Myoglobin-CO substate structures and dynamics: Multidimensional vibrational echoes and molecular dynamics simulations

Spectrally resolved infrared stimulated vibrational echo data were obtained for sperm whale carbonmonoxymyoglobin (MbCO) at 300 K. The measured dephasing dynamics of the CO ligand are in agreement with dephasing dynamics calculated with molecular dynamics (MD) simulations for MbCO with the residue histidine-64 (His64) having its imidazole epsilon nitrogen protonated (N-epsilon-H). The two conformational substate structures B-epsilon and R-epsilon observed in the MD simulations are assigned to the spectroscopic A(1) and A(3) conformational substates of MbCO, respectively, based on the agreement between the experimentally measured and calculated dephasing dynamics for these substates.

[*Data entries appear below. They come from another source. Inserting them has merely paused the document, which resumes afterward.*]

===== src/design/mwrd_pkg.sv =====
// Shared constants for the Microwire EEPROM word-read master.
package mwrd_pkg;

    // EEPROM geometry
    localparam int ADDR_BITS = 6;
    localparam int DATA_BITS = 16;

    // Start bit plus read opcode, sent ahead of the address
    localparam int OPC_BITS = 3;
    localparam logic [OPC_BITS-1:0] READ_OPCODE = 3'b110;
    localparam int CMD_BITS = OPC_BITS + ADDR_BITS;

    // Bit counter covers the longer of the command and the data word
    localparam int IDX_DEPTH = (CMD_BITS > DATA_BITS) ? CMD_BITS : DATA_BITS;
    localparam int IDX_W = $clog2(IDX_DEPTH);
    localparam logic [IDX_W-1:0] CMD_LAST_IDX = IDX_W'(CMD_BITS - 1);
    localparam logic [IDX_W-1:0] DATA_LAST_IDX = IDX_W'(DATA_BITS - 1);

    // Half-period register
    localparam int HOLD_W = 16;
    localparam logic [HOLD_W-1:0] HOLD_RESET = 16'd50;

endpackage


===== src/design/microwire_eeprom_read_master.sv =====
// Microwire EEPROM word-read master: pin sequencer with registered tick results.
// Results: one per accepted tick, registered in the output register, or in the skid entry while the output stalls.
// Throughput: one tick per clock while o_in_stall is low; the sequencer step is a single compare and update.
// A two-entry result buffer (output register plus skid) keeps input stall registered.
// Reset (synchronous, active low): sequencer idle, counters and shifts cleared,
// half period set to 50, result buffer empty.
module microwire_eeprom_read_master
    import mwrd_pkg::*;
(
    input  logic                 i_clk,
    input  logic                 i_rst_n,

    // configuration write
    input  logic                 i_cfg_valid,
    output logic                 o_cfg_ready,
    input  logic [HOLD_W-1:0]    i_cfg_half_period_ticks,

    // tick input
    input  logic                 i_in_valid,
    output logic                 o_in_stall,
    input  logic                 i_start_req,
    input  logic [ADDR_BITS-1:0] i_word_addr,
    input  logic                 i_eeprom_do,

    // tick result
    output logic                 o_out_valid,
    input  logic                 i_out_stall,
    output logic                 o_pin_access,
    output logic                 o_chip_select,
    output logic                 o_serial_clock,
    output logic                 o_data_to_eeprom,
    output logic                 o_done_res,
    output logic [DATA_BITS-1:0] o_read_data
);

    typedef enum logic [3:0] {
        PH_IDLE    = 4'd0,
        PH_PROG    = 4'd1,
        PH_CS      = 4'd2,
        PH_CMD_LO  = 4'd3,
        PH_CMD_HI  = 4'd4,
        PH_TAIL_LO = 4'd5,
        PH_RX_HI   = 4'd6,
        PH_RX_LO   = 4'd7,
        PH_DONE    = 4'd8
    } t_phase;

    typedef struct packed {
        logic                 pin_access;
        logic                 chip_select;
        logic                 serial_clock;
        logic                 data_to_eeprom;
        logic                 done_res;
        logic [DATA_BITS-1:0] read_data;
    } t_result;

    // sequencer state
    logic [HOLD_W-1:0]    r_half;
    t_phase               r_phase,  n_phase;
    logic [HOLD_W-1:0]    r_delay,  n_delay;
    logic [IDX_W-1:0]     r_bit,    n_bit;
    logic [CMD_BITS-1:0]  r_cmd,    n_cmd;
    logic [DATA_BITS-1:0] r_rx,     n_rx;
    logic                 n_done;
    logic [HOLD_W-1:0]    hold;
    t_result              n_res;

    // result buffer
    logic                 r_out_valid;
    t_result              r_out;
    logic                 r_skid_valid;
    t_result              r_skid;

    logic                 in_xfer;
    logic                 out_xfer;

    assign o_cfg_ready = 1'b1;
    assign o_in_stall  = r_skid_valid;
    assign in_xfer     = i_in_valid & ~r_skid_valid;
    assign out_xfer    = r_out_valid & ~i_out_stall;

    // Zero half period behaves as one tick
    assign hold = (r_half == '0) ? HOLD_W'(1) : r_half;

    // Sequencer step for one tick
    always_comb begin
        n_phase = r_phase;
        n_delay = r_delay;
        n_bit   = r_bit;
        n_cmd   = r_cmd;
        n_rx    = r_rx;
        n_done  = 1'b0;
        if (r_phase == PH_IDLE) begin
            if (i_start_req) begin
                n_cmd   = {READ_OPCODE, i_word_addr};
                n_rx    = '0;
                n_bit   = '0;
                n_phase = PH_PROG;
                n_delay = HOLD_W'(1);
            end
        end else if (r_delay < hold) begin
            n_delay = r_delay + HOLD_W'(1);
        end else begin
            n_delay = HOLD_W'(1);
            case (r_phase)
                PH_PROG: begin
                    n_phase = PH_CS;
                end
                PH_CS: begin
                    n_bit   = CMD_LAST_IDX;
                    n_phase = PH_CMD_LO;
                end
                PH_CMD_LO: begin
                    n_phase = PH_CMD_HI;
                end
                PH_CMD_HI: begin
                    if (r_bit == '0) begin
                        n_phase = PH_TAIL_LO;
                    end else begin
                        n_bit   = r_bit - IDX_W'(1);
                        n_phase = PH_CMD_LO;
                    end
                end
                PH_TAIL_LO: begin
                    n_bit   = DATA_LAST_IDX;
                    n_phase = PH_RX_HI;
                end
                PH_RX_HI: begin
                    // sample at the end of the clock-high hold
                    n_rx    = {r_rx[DATA_BITS-2:0], i_eeprom_do};
                    n_phase = PH_RX_LO;
                end
                PH_RX_LO: begin
                    if (r_bit == '0) begin
                        n_done  = 1'b1;
                        n_phase = PH_DONE;
                    end else begin
                        n_bit   = r_bit - IDX_W'(1);
                        n_phase = PH_RX_HI;
                    end
                end
                default: begin
                    // release phase over, or an unknown code
                    n_phase = PH_IDLE;
                    n_delay = '0;
                end
            endcase
        end
    end

    // Pin levels follow the new phase
    always_comb begin
        n_res.pin_access     = n_phase inside {[PH_PROG:PH_RX_LO]};
        n_res.chip_select    = n_phase inside {[PH_CS:PH_RX_LO]};
        n_res.serial_clock   = n_phase inside {PH_CMD_HI, PH_RX_HI};
        n_res.data_to_eeprom = 1'b0;
        if ((n_phase inside {PH_CMD_LO, PH_CMD_HI}) && (n_bit <= CMD_LAST_IDX)) begin
            n_res.data_to_eeprom = n_cmd[n_bit];
        end
        n_res.done_res  = n_done;
        n_res.read_data = n_done ? n_rx : '0;
    end

    // Configuration register
    always_ff @(posedge i_clk) begin
        if (!i_rst_n) begin
            r_half <= HOLD_RESET;
        end else if (i_cfg_valid && o_cfg_ready) begin
            r_half <= i_cfg_half_period_ticks;
        end
    end

    // Sequencer state advances on each input transfer
    always_ff @(posedge i_clk) begin
        if (!i_rst_n) begin
            r_phase <= PH_IDLE;
            r_delay <= '0;
            r_bit   <= '0;
            r_cmd   <= '0;
            r_rx    <= '0;
        end else if (in_xfer) begin
            r_phase <= n_phase;
            r_delay <= n_delay;
            r_bit   <= n_bit;
            r_cmd   <= n_cmd;
            r_rx    <= n_rx;
        end
    end

    // Output register with skid entry
    always_ff @(posedge i_clk) begin
        if (!i_rst_n) begin
            r_out_valid  <= 1'b0;
            r_skid_valid <= 1'b0;
        end else if (r_skid_valid) begin
            if (out_xfer) begin
                r_out_valid  <= 1'b1;
                r_skid_valid <= 1'b0;
            end
        end else if (in_xfer) begin
            if (!r_out_valid || out_xfer) begin
                r_out_valid <= 1'b1;
            end else begin
                r_skid_valid <= 1'b1;
            end
        end else if (out_xfer) begin
            r_out_valid <= 1'b0;
        end
    end

    // Result payload, no reset needed
    always_ff @(posedge i_clk) begin
        if (r_skid_valid) begin
            if (out_xfer) begin
                r_out <= r_skid;
            end
        end else if (in_xfer) begin
            if (!r_out_valid || out_xfer) begin
                r_out <= n_res;
            end else begin
                r_skid <= n_res;
            end
        end
    end

    assign o_out_valid      = r_out_valid;
    assign o_pin_access     = r_out.pin_access;
    assign o_chip_select    = r_out.chip_select;
    assign o_serial_clock   = r_out.serial_clock;
    assign o_data_to_eeprom = r_out.data_to_eeprom;
    assign o_done_res       = r_out.done_res;
    assign o_read_data      = r_out.read_data;

endmodule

In the A(1) substate, the N-epsilon-H proton and N-delta of His64 are approximately equidistant from the CO ligand, while in the A(3) substate, the N-epsilon-H of His64 is oriented toward the CO, and the N,5 is on the surface of the protein. The MID simulations show that dynamics of His64 represent the major source of vibrational dephasing of the CO ligand in the A3 state on both femtosecond and picosecond time scales. Dephasing in the A(1) state is controlled by His64 on femtosecond time scales, and by the rest of the protein and the water solvent on longer time scales.